Wien (OTS) – Am 24. April um 13 Uhr gehen die
Kollektivvertragsverhandlungen für
die rund 60.000 Beschäftigten der Elektro- und Elektronikindustrie (
EEI) in die zweite Runde. Die Gewerkschaften PRO-GE und GPA fordern,
dass die Arbeitgeberseite am Freitag ein verhandelbares Angebot
vorlegt. „Der neue Kollektivvertrag soll bereits mit 1. Mai gelten.

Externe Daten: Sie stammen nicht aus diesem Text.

Context: an optimization exercise on an open-source flow, tuned for small area, a short achievable clock period and few clock cycles per item. The choices shown serve that exercise and are no tape-out recipe.

==> flow/design.v <==
module ble_sync_correlator (
    input  wire [31:0] window,    
    input  wire [31:0] aa,
    output wire [4:0]  ge
);
    wire [31:0] d;
    genvar k;
    generate
        for (k = 0; k < 32; k = k + 1) begin : g_d
            assign d[k] = window[k] ^ aa[31 - k];
        end
    endgenerate
    wire [1:0] p [0:15];
    generate
        for (k = 0; k < 16; k = k + 1) begin : g_p
            assign p[k] = {d[2*k] & d[2*k+1], d[2*k] | d[2*k+1]};
        end
    endgenerate
    wire [3:0] q [0:7];
    generate
        for (k = 0; k < 8; k = k + 1) begin : g_q
            ble_therm_merge #(.W(2)) u_m (.a({3'd0, p[2*k]}), .b({3'd0, p[2*k+1]}), .c(q[k]));
        end
    endgenerate
    wire [4:0] o [0:3];
    generate
        for (k = 0; k < 4; k = k + 1) begin : g_o
            ble_therm_merge #(.W(5)) u_m (.a({1'b0, q[2*k]}), .b({1'b0, q[2*k+1]}), .c(o[k]));
        end
    endgenerate
    wire [4:0] h0, h1;
    ble_therm_merge #(.W(5)) u_h0 (.a(o[0]), .b(o[1]), .c(h0));
    ble_therm_merge #(.W(5)) u_h1 (.a(o[2]), .b(o[3]), .c(h1));
    ble_therm_merge #(.W(5)) u_t  (.a(h0), .b(h1), .c(ge));
endmodule
module ble_therm_merge #(parameter W = 5) (
    input  wire [4:0]   a,
    input  wire [4:0]   b,
    output wire [W-1:0] c
);
    wire [5:0] ax = {a, 1'b1};    
    wire [5:0] bx = {b, 1'b1};
    genvar n, i;
    generate
        for (n = 1; n <= W; n = n + 1) begin : g_n
            wire [n:0] t;
            for (i = 0; i <= n; i = i + 1) begin : g_i
                assign t[i] = ax[i] & bx[n - i];
            end
            assign c[n-1] = |t;
        end
    endgenerate
endmodule
module ble_rx_deframer (
    input  wire        clk,
    input  wire        rst,             
    input  wire [31:0] cfg_aa,
    input  wire        cfg_phy2m,       
    input  wire [5:0]  cfg_channel,
    input  wire        cfg_whiten,
    input  wire [23:0] cfg_crc_init,
    input  wire        bit_valid,
    input  wire        bit_data,
    input  wire        bit_last,
    output wire        bit_ready,
    output reg         pdu_valid,
    output wire [7:0]  pdu_data,
    output wire        res_valid,
    output wire [11:0] res_flags,
    output wire [15:0] res_sync_pos,
    output wire [31:0] res_aa,
    output wire [15:0] res_hdr,
    output wire [7:0]  res_pdu_len,
    output wire [23:0] res_crc,
    output wire [23:0] res_crc_rx,
    output wire [15:0] res_nbits
);
    reg         ready_r;
    reg         d0, nv, l0;
    reg  [47:1] hist;
    reg         hdr15;
    reg  [31:0] aa_r;
    reg         phy_r, wht_r;
    reg  [15:0] nbits, pos;
    reg         ev, hitr, synced, frozen;
    reg  [23:0] crc, sr;
    reg  [6:0]  wh;
    reg  [2:0]  bitcnt;
    reg         hb;
    reg  [7:0]  bc;
    reg         p_hdr, p_pay, p_crc, done;    
    reg         mism, fin;
    reg         rv_r, ge32_r, full_r;
    reg         u;                            
    reg  [4:0]  psum;                         
    assign bit_ready = ready_r;
    wire take_in = bit_valid & ready_r;
    wire take = take_in;
    wire data = bit_data;
    wire last = bit_last;
    wire synced_any = synced | hitr;
    wire hdr_valid  = ~p_hdr;
    wire clr        = fin & ~done;
    assign res_valid = rv_r;
    wire start = rst | rv_r;
    wire full = full_r | (nbits[5] & (nbits[4] | (nbits[3] & ~phy_r)));
    wire [4:0] aa_ge;
    ble_sync_correlator u_corr (
        .window ({hist[31:1], d0}),
        .aa     (aa_r),
        .ge     (aa_ge)
    );
    wire       ge32   = ge32_r | nbits[5];
    wire       e_in   = (hist[31] ^ ~u) & ge32;
    wire       e_out  = ((phy_r ? hist[47] : hist[39]) ^ ~u) & full;
    wire       q      = aa_r[0] ^ ~u;
    wire [4:0] lpre   = phy_r ? 5'd16 : 5'd8;
    wire [4:0] pm     = q ? (lpre - psum) : psum;
    wire       hit    = (pm == 5'd0) ? ~aa_ge[4] :
                        (pm == 5'd1) ? ~aa_ge[3] :
                        (pm == 5'd2) ? ~aa_ge[2] :
                        (pm == 5'd3) ? ~aa_ge[1] :
                        (pm == 5'd4) ? ~aa_ge[0] : 1'b0;
    wire [4:0] psum_adj = (e_in & ~e_out) ? psum + 5'd1 :
                          (~e_in & e_out) ? psum - 5'd1 : psum;
    wire [15:0] nbits_inc, pos_inc;
    genvar gi;
    generate
        for (gi = 0; gi < 16; gi = gi + 1) begin : g_cnt
            assign nbits_inc[gi] = nbits[gi] ^ (take & ((gi == 0) | &nbits[(gi > 0 ? gi - 1 : 0):0]));
            assign pos_inc[gi]   = pos[gi] ^ ((ev & ~hitr) & ((gi == 0) | &pos[(gi > 0 ? gi - 1 : 0):0]));
        end
    endgenerate
    wire fbit     = nv & synced_any & ~done;
    wire dbit     = d0 ^ (wht_r & wh[0]);
    wire sin      = dbit & ~clr;
    wire byte_end = fbit & (bitcnt == 3'd7);
    wire [7:0] len = {hist[33], hist[34], hist[35], hist[36], hist[37], hist[38], hist[39], hist[40]};
    wire bc_eq    = (bc == len);
    wire bc_2     = (bc == 8'd2);
    wire in_pdu   = p_hdr | (p_pay & ~bc_eq);
    wire shift_en = (take | clr) & ~frozen & ~(hitr & nv);
    wire up_en    = synced_any ? ((fbit & p_hdr) | (clr & ~hdr_valid)) : shift_en;
    wire done_next = done | (byte_end & p_crc & bc_2);
    wire crc_fb  = crc[23] ^ dbit;
    wire crc_run = fbit & in_pdu;
    wire crc_sin = clr ? 1'b0 : (crc_run ? crc_fb : crc[23]);
    wire crc_tap = crc_run & crc_fb;
    always @(posedge clk) begin
        aa_r  <= cfg_aa;
        phy_r <= cfg_phy2m;
        wht_r <= cfg_whiten;
        if (rst)
            ready_r <= 1'b1;
        else if (take_in & bit_last)
            ready_r <= 1'b0;
        else if (res_valid)
            ready_r <= 1'b1;
        nv <= take & ~rst;
        l0 <= take & last & ~rst;
        if (take | clr)
            d0 <= data & ~clr;
        if (shift_en)
            hist[32:1] <= {hist[31:1], d0};
        if (up_en) begin
            hist[47:34] <= hist[46:33];
            hist[33]    <= synced_any ? sin : hist[32];
            hdr15       <= hist[47];
        end
        nbits  <= start ? 16'd0 : nbits_inc;
        u      <= u ^ take;
        ge32_r <= ~start & ge32;
        full_r <= ~start & full;
        if (start | take)
            psum <= start ? 5'd0 : psum_adj;
        pos    <= (start | (clr & ~synced_any)) ? 16'd0 : pos_inc;
        ev     <= ~start & nv & full & ~synced_any;
        hitr   <= ~start & nv & full & ~synced_any & hit;
        synced <= ~start & synced_any;
        frozen <= ~start & (frozen | (synced_any & (take | clr | (hitr & nv))));
        if (~synced_any)
            wh <= {1'b1, cfg_channel};
        else if (fbit)
            wh <= {wh[5:0], wh[6] ^ wh[3]};
        if (~synced_any & ~clr)
            crc <= cfg_crc_init;
        else if (fbit | clr)
            crc <= {crc[22:0], crc_sin} ^ ({24{crc_tap}} & 24'h00065A);
        if (start | ~synced_any)
            mism <= 1'b0;
        else if (fbit & ~in_pdu)
            mism <= mism | (crc[23] ^ dbit);
        if (fbit | clr)
            sr <= {sin, sr[23:1]};
        pdu_valid <= ~start & byte_end & in_pdu;
        if (start) begin
            p_hdr <= 1'b1;
            p_pay <= 1'b0;
            p_crc <= 1'b0;
            done  <= 1'b0;
        end else if (byte_end) begin
            if (p_hdr & hb) begin
                p_hdr <= 1'b0;
                p_pay <= 1'b1;
            end
            if (p_pay & bc_eq) begin
                p_pay <= 1'b0;
                p_crc <= 1'b1;
            end
            if (p_crc & bc_2) begin
                p_crc <= 1'b0;
                done  <= 1'b1;
            end
        end
        if (start | (nv & l0 & ~done)) begin
            bitcnt <= 3'd0;
            bc     <= 8'd0;
        end else if (clr) begin
            {bc[2:0], bitcnt} <= {bc[2:0], bitcnt} + 6'd1;
        end else if (~synced_any) begin
            bitcnt <= 3'd0;
            bc     <= 8'd0;
        end else if (fbit) begin
            bitcnt <= bitcnt + 3'd1;
            if (byte_end & ~p_hdr)
                bc <= (p_pay & bc_eq) ? 8'd1 : bc + 8'd1;
        end
        if (start | ~synced_any)
            hb <= 1'b0;
        else if (byte_end)
            hb <= 1'b1;
        rv_r <= ~start & ((((take & last) | (nv & l0 & ~done)) & done_next) |
                          (clr & (bc[2:0] == 3'd6) & (bitcnt == 3'd6)));
        if (start)
            fin <= 1'b0;
        else if (nv & l0 & ~done)
            fin <= 1'b1;
    end
    wire crc_ok = done & ~mism;
    wire [3:0] exit_st = ~synced ? 4'd7 : (done ? 4'd10 : 4'd9);
    genvar g;
    generate
        for (g = 0; g < 32; g = g + 1) begin : g_aa
            assign res_aa[g] = hist[32 - g];
        end
        for (g = 1; g < 16; g = g + 1) begin : g_hdr
            assign res_hdr[g] = hist[48 - g];
        end
        for (g = 0; g < 24; g = g + 1) begin : g_crc
            assign res_crc[g] = crc[23 - g];
        end
    endgenerate
    assign res_hdr[0]   = hdr15;
    assign res_flags    = {exit_st, 4'b0000, hdr_valid, synced, crc_ok, crc_ok};
    assign res_sync_pos = pos;
    assign res_pdu_len  = done ? len : {6'd0, hdr_valid, 1'b0};
    assign res_crc_rx   = sr;
    assign res_nbits    = nbits;
    assign pdu_data     = sr[23:16];
endmodule
export LEC_CHECK = 0
export CAP_MARGIN = 20
export CORE_MARGIN = 2
export CORE_UTILIZATION = 40
export PLACE_DENSITY = 0.6
export SETUP_SLACK_MARGIN = 5.0
export SLEW_MARGIN = 20
create_clock -name core_clock -period 8.5 [get_ports {clk}]
standard.sh (not shown) runs the stock make flow with config.mk's settings and CLKGATE_MAP_FILE= SYNTH_SCRIPT=/design/flow/synth_recipe.tcl, a recipe that flattens the netlist after the stock synthesis.
==> flow/flow/run.sh <==
#!/bin/bash
# Standard ORFS layout (the standard.sh), with plain buf_1 cells as the
# port buffers instead of the default delay-buffer cell.
set -euo pipefail
cd "$(dirname "${BASH_SOURCE[0]}")/.."
export BUFFER_PORTS_ARGS="-buffer_cell sky130_fd_sc_hd__buf_1"
bash standard.sh > standard.log 2>&1
The starting point ran to the end with no violations.
Then changed:
--- a/flow/design.v
+++ b/flow/design.v
@@ -94,11 +94,14 @@
     reg         u;                            
     reg  [4:0]  psum;                         
     assign bit_ready = ready_r;
     wire take_in = bit_valid & ready_r;
-    wire take = take_in;
-    wire data = bit_data;
-    wire last = bit_last;
+    reg  take, data, last;
+    always @(posedge clk) begin
+        take <= take_in & ~rst;
+        data <= bit_data;
+        last <= bit_last;
+    end
     wire synced_any = synced | hitr;
     wire hdr_valid  = ~p_hdr;
     wire clr        = fin & ~done;
     assign res_valid = rv_r;
Result: The changed run ran to the end with no violations; utilization grows by 0.52 points; final area is higher by a few percent; first-iteration DRC count grows by a quarter to a third; sequential cell count rises by 3; synthesized cell count grows slightly; die area rose by a few percent.
No functional check of the RTL was part of any run of this note.

[static timing again, ports no longer ideal]
The flow's constraints put no driver on any port. The routed layouts listed below were extracted and timed again, unchanged, in two steps.
Step 1 assumes that a clkbuf_16 drives the clock port and a buf_2 every other input.
Step 2 adds t to the input delays and takes it off the output delays; t is the mean of the earliest and latest rising clock arrival at the registers after step 1. Input paths then give back, and output paths get back, about the clock's delay inside the block.
a / b / c = ideal ports / drivers / drivers and shift; a / b = the first two.
run | t (ns) | slack for setup (ns) | slew at the worst register clock pin (ns) | cell pins on the clock port's net
the first run | 0.547 | 5.131 / 5.085 / 4.861 | 0.06 / 0.06 | 1
the second run | 0.557 | 5.129 / 5.083 / 4.779 | 0.06 / 0.06 | 1
After both steps every run listed still meets setup and hold. For the second run, which loses most, drivers alone change the setup slack by -0.046 ns; drivers and shift together by -0.350 ns.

Die Gewerkschaften sind bereit, den neuen Kollektivvertrag zügig zu
verhandeln. Aber dazu braucht es ein faires Angebot für nachhaltige
Lohn- und Gehaltserhöhungen“, sagen die beiden Verhandlungsleiter der
Arbeitnehmer:innenseite, Reinhold Binder (PRO-GE) und Eva Scherz (GPA
).
Für Binder und Scherz hat die Stärkung der Kaufkraft Priorität
und beide verweisen vor der zweiten Gesprächsrunde erneut auf den
klaren Aufwärtstrend der Branche. Es gebe sehr erfreuliche
Ergebnisse, die unter anderem mit hoher Auslastung, Investitionen und
vollen Auftragsbüchern einhergingen.
Neben den Erhöhungen von Löhnen, Gehältern und Lehrlingseinkommen
fordern die Gewerkschaften auch eine bessere Bezahlung für sehr
belastende Arbeitszeiten. So soll die Zulage für die zweite Schicht
auf 1,50 Euro pro Stunde und für die dritte Schicht auf fünf Euro pro
Stunde steigen. Zudem steht unter anderem eine zusätzliche
Pflegefreistellung für Eltern von Kindern mit Behinderung auf dem
Forderungsprogramm.
Im Vorjahr konnten die Gewerkschaften erst nach elf Wochen, fünf
Verhandlungsrunden und Betriebsversammlungen einen neuen
Kollektivvertrag abschließen. Die KV-Löhne und Mindestgrundgehälter
wurden damals um 3 Prozent erhöht. Die Ist-Löhne bzw. -Gehälter
stiegen um 2,75 Prozent bzw. maximal um 115 Euro.